### WHAT TO DO
The output should be all lines of the entries below in which the word "hold" occurs.
(EXTRACTED MATERIAL)
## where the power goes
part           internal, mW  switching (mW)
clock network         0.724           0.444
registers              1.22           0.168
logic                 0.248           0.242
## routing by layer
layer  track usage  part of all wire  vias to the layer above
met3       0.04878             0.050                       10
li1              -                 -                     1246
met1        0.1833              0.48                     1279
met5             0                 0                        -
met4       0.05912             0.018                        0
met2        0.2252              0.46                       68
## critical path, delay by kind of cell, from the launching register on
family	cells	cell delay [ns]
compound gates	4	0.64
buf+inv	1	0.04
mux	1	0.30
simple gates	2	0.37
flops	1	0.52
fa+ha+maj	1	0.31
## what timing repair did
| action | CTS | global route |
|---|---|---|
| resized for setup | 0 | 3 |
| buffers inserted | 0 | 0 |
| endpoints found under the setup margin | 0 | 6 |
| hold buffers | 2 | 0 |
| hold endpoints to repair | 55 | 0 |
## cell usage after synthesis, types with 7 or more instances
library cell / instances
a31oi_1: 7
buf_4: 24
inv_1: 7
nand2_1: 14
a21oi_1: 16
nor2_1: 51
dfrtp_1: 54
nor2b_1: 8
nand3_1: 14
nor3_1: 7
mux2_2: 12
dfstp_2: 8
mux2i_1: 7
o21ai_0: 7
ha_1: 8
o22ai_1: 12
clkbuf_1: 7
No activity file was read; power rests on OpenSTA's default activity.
(End EXTRACTED MATERIAL)
(EXTRACTED MATERIAL)
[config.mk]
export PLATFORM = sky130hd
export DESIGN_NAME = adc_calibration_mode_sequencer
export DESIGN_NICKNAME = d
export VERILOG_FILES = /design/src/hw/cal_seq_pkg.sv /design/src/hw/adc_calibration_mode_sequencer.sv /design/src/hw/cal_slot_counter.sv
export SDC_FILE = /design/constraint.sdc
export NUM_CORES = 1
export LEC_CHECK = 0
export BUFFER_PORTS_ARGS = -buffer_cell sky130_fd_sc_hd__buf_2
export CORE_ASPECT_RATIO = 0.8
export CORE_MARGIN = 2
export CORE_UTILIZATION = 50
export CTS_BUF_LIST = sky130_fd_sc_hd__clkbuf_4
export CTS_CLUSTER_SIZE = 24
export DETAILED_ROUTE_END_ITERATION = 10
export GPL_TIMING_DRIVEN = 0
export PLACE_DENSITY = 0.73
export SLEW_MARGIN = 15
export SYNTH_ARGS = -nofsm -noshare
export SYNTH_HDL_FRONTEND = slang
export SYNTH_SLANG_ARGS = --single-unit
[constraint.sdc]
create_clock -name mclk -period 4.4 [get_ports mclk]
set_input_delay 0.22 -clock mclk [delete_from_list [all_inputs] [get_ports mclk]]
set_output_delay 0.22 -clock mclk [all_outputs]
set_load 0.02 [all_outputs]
(End EXTRACTED MATERIAL)
### ANSWER AREA
| hold buffers | 2 | 0 |
| hold endpoints to repair | 55 | 0 |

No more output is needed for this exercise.